◆ EXERCISE
Transcribe, word for word and with nothing extra, the line containing "(count == '0);" and each line that comes after it in the entries.

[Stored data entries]
$ cat src/rtl/uart_rx_fifo.sv
// Receive FIFO behind the UART receiver with a two-register Wishbone slave (DATA, STATUS).
// Optional level interrupt enabled by defining RX_FIFO_IRQ_EN.
module uart_rx_fifo #(
  parameter int BITS      = 8,
  parameter int DEPTH     = 16,
  parameter int AW        = 4,
  parameter int IRQ_LEVEL = 1
) (
  input  logic            i_wb_clk,
  input  logic            i_wb_rst_n,
  input  logic            i_rx_done,
  input  logic [BITS-1:0] i_rx_data,
  input  logic            i_wb_cyc,
  input  logic            i_wb_we,
  input  logic            i_wb_adr,
  input  logic [31:0]     i_wb_dat,
  output logic [31:0]     o_wb_rdt,
  output logic            o_wb_ack,
  output logic            o_irq
);

  localparam logic [AW-1:0] PTR_ONE  = 1;
  localparam logic [AW:0]   FULL_CNT = DEPTH[AW:0];

  logic [BITS-1:0] mem [DEPTH];
  logic [AW-1:0]   wr_ptr, rd_ptr;
  logic [AW:0]     count, count_next;
  logic            overrun, overrun_next, done_q;
  logic            access, push_req, push, pop, empty, full, ovr_clr;
  logic [31:0]     rd_data;

  always_comb begin
    access       = i_wb_cyc & ~o_wb_ack;
    push_req     = i_rx_done & ~done_q;
    empty        = (count == '0);
    full         = (count == FULL_CNT);
    pop          = access & ~i_wb_we & ~i_wb_adr & ~empty;
    // a pop in the same edge frees a slot, so a push into a full FIFO is still accepted
    push         = push_req & (~full | pop);
    ovr_clr      = access & i_wb_we & i_wb_adr & i_wb_dat[2];
    overrun_next = (push_req & full & ~pop) | (overrun & ~ovr_clr);
    count_next   = count + {{AW{1'b0}}, push} - {{AW{1'b0}}, pop};
  end

  always_comb begin
    rd_data = '0;
    if (i_wb_adr) begin
      rd_data[0]        = empty;
      rd_data[1]        = full;
      rd_data[2]        = overrun;
      rd_data[3]        = o_irq;
      rd_data[8 +: AW+1] = count;
    end else if (!empty) begin
      rd_data[BITS]          = 1'b1;
      rd_data[BITS-1:0]      = mem[rd_ptr];
    end
  end

  always_ff @(posedge i_wb_clk) begin
    if (!i_wb_rst_n) begin
      wr_ptr   <= '0;
      rd_ptr   <= '0;
      count    <= '0;
      overrun  <= 1'b0;
      done_q   <= 1'b0;
      o_wb_ack <= 1'b0;
      o_wb_rdt <= '0;
    end else begin
      done_q   <= i_rx_done;
      o_wb_ack <= access;
      count    <= count_next;
      overrun  <= overrun_next;
      if (push) wr_ptr <= wr_ptr + PTR_ONE;
      if (pop)  rd_ptr <= rd_ptr + PTR_ONE;
      if (access && !i_wb_we) o_wb_rdt <= rd_data;
    end
  end

  // storage is deliberately left out of reset
  always_ff @(posedge i_wb_clk) begin
    if (i_wb_rst_n && push) mem[wr_ptr] <= i_rx_data;
  end

`ifdef RX_FIFO_IRQ_EN
  localparam logic [AW:0] IRQ_THR = IRQ_LEVEL[AW:0];

  always_ff @(posedge i_wb_clk) begin
    if (!i_wb_rst_n) o_irq <= 1'b0;
    else             o_irq <= (count_next >= IRQ_THR) | overrun_next;
  end

  logic unused_bits;
  assign unused_bits = ^{i_wb_dat[31:3], i_wb_dat[1:0]};
`else
  assign o_irq = 1'b0;

  logic unused_bits;
  assign unused_bits = ^{i_wb_dat[31:3], i_wb_dat[1:0], IRQ_LEVEL[0]};
`endif

endmodule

◆ SOLUTION
    empty        = (count == '0);
    full         = (count == FULL_CNT);
    pop          = access & ~i_wb_we & ~i_wb_adr & ~empty;
    // a pop in the same edge frees a slot, so a push into a full FIFO is still accepted
    push         = push_req & (~full | pop);
    ovr_clr      = access & i_wb_we & i_wb_adr & i_wb_dat[2];
    overrun_next = (push_req & full & ~pop) | (overrun & ~ovr_clr);
    count_next   = count + {{AW{1'b0}}, push} - {{AW{1'b0}}, pop};
  end

  always_comb begin
    rd_data = '0;
    if (i_wb_adr) begin
      rd_data[0]        = empty;
      rd_data[1]        = full;
      rd_data[2]        = overrun;
      rd_data[3]        = o_irq;
      rd_data[8 +: AW+1] = count;
    end else if (!empty) begin
      rd_data[BITS]          = 1'b1;
      rd_data[BITS-1:0]      = mem[rd_ptr];
    end
  end

  always_ff @(posedge i_wb_clk) begin
    if (!i_wb_rst_n) begin
      wr_ptr   <= '0;
      rd_ptr   <= '0;
      count    <= '0;
      overrun  <= 1'b0;
      done_q   <= 1'b0;
      o_wb_ack <= 1'b0;
      o_wb_rdt <= '0;
    end else begin
      done_q   <= i_rx_done;
      o_wb_ack <= access;
      count    <= count_next;
      overrun  <= overrun_next;
      if (push) wr_ptr <= wr_ptr + PTR_ONE;
      if (pop)  rd_ptr <= rd_ptr + PTR_ONE;
      if (access && !i_wb_we) o_wb_rdt <= rd_data;
    end
  end

  // storage is deliberately left out of reset
  always_ff @(posedge i_wb_clk) begin
    if (i_wb_rst_n && push) mem[wr_ptr] <= i_rx_data;
  end

`ifdef RX_FIFO_IRQ_EN
  localparam logic [AW:0] IRQ_THR = IRQ_LEVEL[AW:0];

  always_ff @(posedge i_wb_clk) begin
    if (!i_wb_rst_n) o_irq <= 1'b0;
    else             o_irq <= (count_next >= IRQ_THR) | overrun_next;
  end

  logic unused_bits;
  assign unused_bits = ^{i_wb_dat[31:3], i_wb_dat[1:0]};
`else
  assign o_irq = 1'b0;

  logic unused_bits;
  assign unused_bits = ^{i_wb_dat[31:3], i_wb_dat[1:0], IRQ_LEVEL[0]};
`endif

endmodule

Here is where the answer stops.